Multi-SWE-bench: 이슈 해결을 위한 다국어 벤치마크

초록

이슈 해결 작업은 주어진 이슈를 해결하기 위해 코드베이스를 수정하고 패치를 생성하는 것을 목표로 합니다. 그러나 SWE-bench와 같은 기존 벤치마크는 거의 전적으로 Python에 초점을 맞추고 있어, 다양한 소프트웨어 생태계에서 대규모 언어 모델(LLMs)을 평가하기에는 부족합니다. 이를 해결하기 위해, 우리는 Java, TypeScript, JavaScript, Go, Rust, C, C++을 포함하는 다국어 이슈 해결 벤치마크인 Multi-SWE-bench를 소개합니다. 이 벤치마크는 총 1,632개의 고품질 인스턴스를 포함하며, 68명의 전문 어노테이터가 2,456개의 후보 중에서 신중하게 주석을 달아 정확하고 신뢰할 수 있는 평가를 제공할 수 있도록 했습니다. Multi-SWE-bench를 기반으로, 우리는 세 가지 대표적인 방법(Agentless, SWE-agent, OpenHands)을 사용하여 최신 모델들을 평가하고 주요 실증적 통찰을 포함한 포괄적인 분석을 제시합니다. 또한, 우리는 이슈 해결 작업을 위한 대규모 강화 학습(RL) 훈련 데이터셋을 구축하기 위한 목적으로 Multi-SWE-RL 오픈소스 커뮤니티를 출범시켰습니다. 초기 기여로, 우리는 7개 프로그래밍 언어에 걸친 4,723개의 잘 구조화된 인스턴스를 공개하여 이 분야의 RL 연구를 위한 견고한 기반을 마련했습니다. 더 중요한 것은, 우리는 전체 데이터 생산 파이프라인과 상세한 튜토리얼을 오픈소스로 공개하여, 오픈소스 커뮤니티가 지속적으로 기여하고 데이터셋을 확장할 수 있도록 장려합니다. 우리는 Multi-SWE-bench와 지속적으로 성장하는 Multi-SWE-RL 커뮤니티가 RL의 잠재력을 최대한 발휘하고, AGI(인공 일반 지능)의 새벽에 한 걸음 더 다가가는 데 촉매제가 되기를 기대합니다.

English

The task of issue resolving is to modify a codebase to generate a patch that addresses a given issue.
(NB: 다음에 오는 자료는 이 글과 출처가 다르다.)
Context: an optimization exercise on an open-source flow, tuned for small area. The choices shown serve that exercise and are no tape-out recipe. Function was checked by simulation only, so behaviour that the tests miss may differ from the original. The flow treats the clock pin as an ideal source, which a real chip does not have. Power is estimated from default activity; no workload was simulated.

`design/flow/design.v`:
```
module apb_slave (
	input wire s1,
	input wire s2,
	input wire ns3,
	input wire ns4,
	input wire sf,
	input wire c0,
	input wire c1,
	input wire n0,
	input wire n1,
	output wire rd
);
wire cnt_n;                  
counter_control u_cnt (.s1(s1), .s2(s2), .sf(sf), .c0(c0), .c1(c1), .y_n(cnt_n));
assign rd = ~((ns3 | n0) & (ns4 | n1) & cnt_n);
endmodule
module register (
	input wire we_n,
	input wire wdata,
	input wire q,
	output wire nxt
);
assign nxt = we_n ? q : ~wdata;
endmodule
module counter_control (
	input wire s1,
	input wire s2,
	input wire sf,
	input wire c0,
	input wire c1,
	output wire y_n
);
assign y_n = ~((s1 & c0) | (s2 & c1) | sf);
endmodule
module counter (
	input wire we,
	input wire we_n,
	input wire wdata,
	input wire inc,
	output wire nxt
);
assign nxt = (we & wdata) | (we_n & inc);
endmodule
module timer_top (
	input wire sys_clk,
	input wire sys_rst_n,
	input wire tim_pwrite,
	input wire tim_psel,
	input wire tim_penable,
	input wire [11:0] tim_paddr,
	input wire [31:0] tim_pwdata,
	input wire [3:0] tim_pstrb,
	input wire dbg_mode,
	output reg [31:0] tim_prdata,
	output wire tim_pready,
	output wire tim_pslverr,
	output wire tim_int
);
wire addr_ok = ~(|tim_paddr[11:5]) & ~(|tim_paddr[1:0]);
wire [2:0] ra = tim_paddr[4:2];
wire wr = tim_psel & tim_penable & tim_pwrite & addr_ok;
assign tim_pready = 1'b1;
assign tim_pslverr = ~addr_ok;
wire we_tcr   = wr & (ra == 3'd0);
wire we_tdr0  = wr & (ra == 3'd1);
wire we_tdr1  = wr & (ra == 3'd2);
wire we_tcmp0 = wr & (ra == 3'd3);
wire we_tcmp1 = wr & (ra == 3'd4);
wire we_tier  = wr & (ra == 3'd5);
wire we_tisr  = wr & (ra == 3'd6);
wire we_thcsr = wr & (ra == 3'd7);
reg        timer_en, div_en, int_en, int_st, halt_req;
reg  [3:0] div_val;
reg  [7:0] pcnt;
reg [63:0] cnt;
reg [63:0] ncmp;             
reg        cdef0, cdef1;     
wire [7:0] pmask;
genvar i;
generate
	for (i = 0; i < 8; i = i + 1) begin : g_mask
		assign pmask[i] = (div_val > i);
	end
endgenerate
wire dv0 = (div_val == 4'd0);
wire phit = (pcnt == pmask);
wire cnt_en = timer_en & (~div_en | dv0 | phit);
wire prun = timer_en & div_en & ~dv0 & ~phit;
wire [8:0] pc;
assign pc[0] = 1'b1;
generate
	for (i = 0; i < 8; i = i + 1) begin : g_pinc
		assign pc[i+1] = pc[i] & pcnt[i];
	end
endgenerate
wire [7:0] pcnt_nxt = {8{prun}} & (pcnt ^ pc[7:0]);
wire [3:0] gall;             
wire [4:0] gpre;             
wire [63:0] cc;
assign gpre[0] = 1'b1;
generate
	for (i = 0; i < 4; i = i + 1) begin : g_grp
		assign gall[i] = &cnt[16*i+15:16*i];
		assign gpre[i+1] = gpre[i] & gall[i];
	end
	for (i = 0; i < 64; i = i + 1) begin : g_cinc
		if (i % 16 == 0) begin : g_first
			assign cc[i] = cnt_en & gpre[i/16];
		end else begin : g_next
			assign cc[i] = cc[i-1] & cnt[i-1];
		end
	end
endgenerate
wire [63:0] cinc = cnt ^ cc[63:0];
wire [63:0] cnxt;
wire we_tdr0_n = ~we_tdr0;
wire we_tdr1_n = ~we_tdr1;
generate
	for (i = 0; i < 32; i = i + 1) begin : g_csel
		counter u_lo (.we(we_tdr0), .we_n(we_tdr0_n), .wdata(tim_pwdata[i]), .inc(cinc[i]),    .nxt(cnxt[i]));
		counter u_hi (.we(we_tdr1), .we_n(we_tdr1_n), .wdata(tim_pwdata[i]), .inc(cinc[i+32]), .nxt(cnxt[i+32]));
	end
endgenerate
wire match_lo = cdef0 ? (gall[0] & gall[1]) : &(cnt[31:0] ^ ncmp[31:0]);
wire match_hi = cdef1 ? (gall[2] & gall[3]) : &(cnt[63:32] ^ ncmp[63:32]);
wire match = match_lo & match_hi;
always @(posedge sys_clk or negedge sys_rst_n) begin
	if (!sys_rst_n) begin
		timer_en <= 1'b0;
		div_en   <= 1'b0;
		div_val  <= 4'd1;
		int_en   <= 1'b0;
		int_st   <= 1'b0;
		halt_req <= 1'b0;
		cnt      <= 64'd0;
		cdef0    <= 1'b1;
		cdef1    <= 1'b1;
	end else begin
		if (we_tcr) begin
			timer_en <= tim_pwdata[0];
			div_en   <= tim_pwdata[1];
			if (tim_pwdata[11:8] < 4'd9)
				div_val <= tim_pwdata[11:8];
		end
		if (we_tier)  int_en   <= tim_pwdata[0];
		if (we_thcsr) halt_req <= tim_pwdata[0];
		int_st <= int_st ? ~(we_tisr & tim_pwdata[0]) : match;
		cnt <= cnxt;
		if (we_tcmp0) cdef0 <= 1'b0;
		if (we_tcmp1) cdef1 <= 1'b0;
	end
end
wire [63:0] ncmp_nxt;
wire we_tcmp0_n = ~we_tcmp0;
wire we_tcmp1_n = ~we_tcmp1;
generate
	for (i = 0; i < 32; i = i + 1) begin : g_cmp
		register u_lo (.we_n(we_tcmp0_n), .wdata(tim_pwdata[i]), .q(ncmp[i]),    .nxt(ncmp_nxt[i]));
		register u_hi (.we_n(we_tcmp1_n), .wdata(tim_pwdata[i]), .q(ncmp[i+32]), .nxt(ncmp_nxt[i+32]));
	end
endgenerate
always @(posedge sys_clk) begin
	ncmp <= ncmp_nxt;
end
always @(posedge sys_clk) begin
	pcnt <= pcnt_nxt;
end
assign tim_int = int_st & int_en;
wire rs_tcr = (ra == 3'd0), rs_tdr0 = (ra == 3'd1), rs_tdr1 = (ra == 3'd2),
     rs_cmp0 = (ra == 3'd3), rs_cmp1 = (ra == 3'd4), rs_tier = (ra == 3'd5),
     rs_tisr = (ra == 3'd6), rs_thcsr = (ra == 3'd7);
wire rs_cmp0_n = ~rs_cmp0, rs_cmp1_n = ~rs_cmp1;
wire rs_def = (rs_cmp0 & cdef0) | (rs_cmp1 & cdef1);
wire [31:0] rd_cc;           
generate
	for (i = 0; i < 32; i = i + 1) begin : g_rd
		apb_slave u_rd (.s1(rs_tdr0), .s2(rs_tdr1), .ns3(rs_cmp0_n), .ns4(rs_cmp1_n), .sf(rs_def),
		                .c0(cnt[i]), .c1(cnt[i+32]), .n0(ncmp[i]), .n1(ncmp[i+32]), .rd(rd_cc[i]));
	end
endgenerate
always @* begin
	tim_prdata = rd_cc;
	tim_prdata[0] = rd_cc[0] | (rs_tcr & timer_en) | (rs_tier & int_en) | (rs_tisr & int_st) | (rs_thcsr & halt_req);
	tim_prdata[1] = rd_cc[1] | (rs_tcr & div_en) | (rs_thcsr & dbg_mode & halt_req);
	tim_prdata[11:8] = rd_cc[11:8] | ({4{rs_tcr}} & div_val);
end
endmodule
```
However, existing benchmarks, such as SWE-bench, focus almost exclusively on Python, making them insufficient for evaluating Large Language Models (LLMs) across diverse software ecosystems. To address this, we introduce a multilingual issue-resolving benchmark, called Multi-SWE-bench, covering Java, TypeScript, JavaScript, Go, Rust, C, and C++. It includes a total of 1,632 high-quality instances, which were carefully annotated from 2,456 candidates by 68 expert annotators, ensuring that the benchmark can provide an accurate and reliable evaluation. Based on Multi-SWE-bench, we evaluate a series of state-of-the-art models using three representative methods (Agentless, SWE-agent, and OpenHands) and present a comprehensive analysis with key empirical insights. In addition, we launch a Multi-SWE-RL open-source community, aimed at building large-scale reinforcement learning (RL) training datasets for issue-resolving tasks. As an initial contribution, we release a set of 4,723 well-structured instances spanning seven programming languages, laying a solid foundation for RL research in this domain. More importantly, we open-source our entire data production pipeline, along with detailed tutorials, encouraging the open-source community to continuously contribute and expand the dataset. We envision our Multi-SWE-bench and the ever-growing Multi-SWE-RL community as catalysts for advancing RL toward its full potential, bringing us one step closer to the dawn of AGI.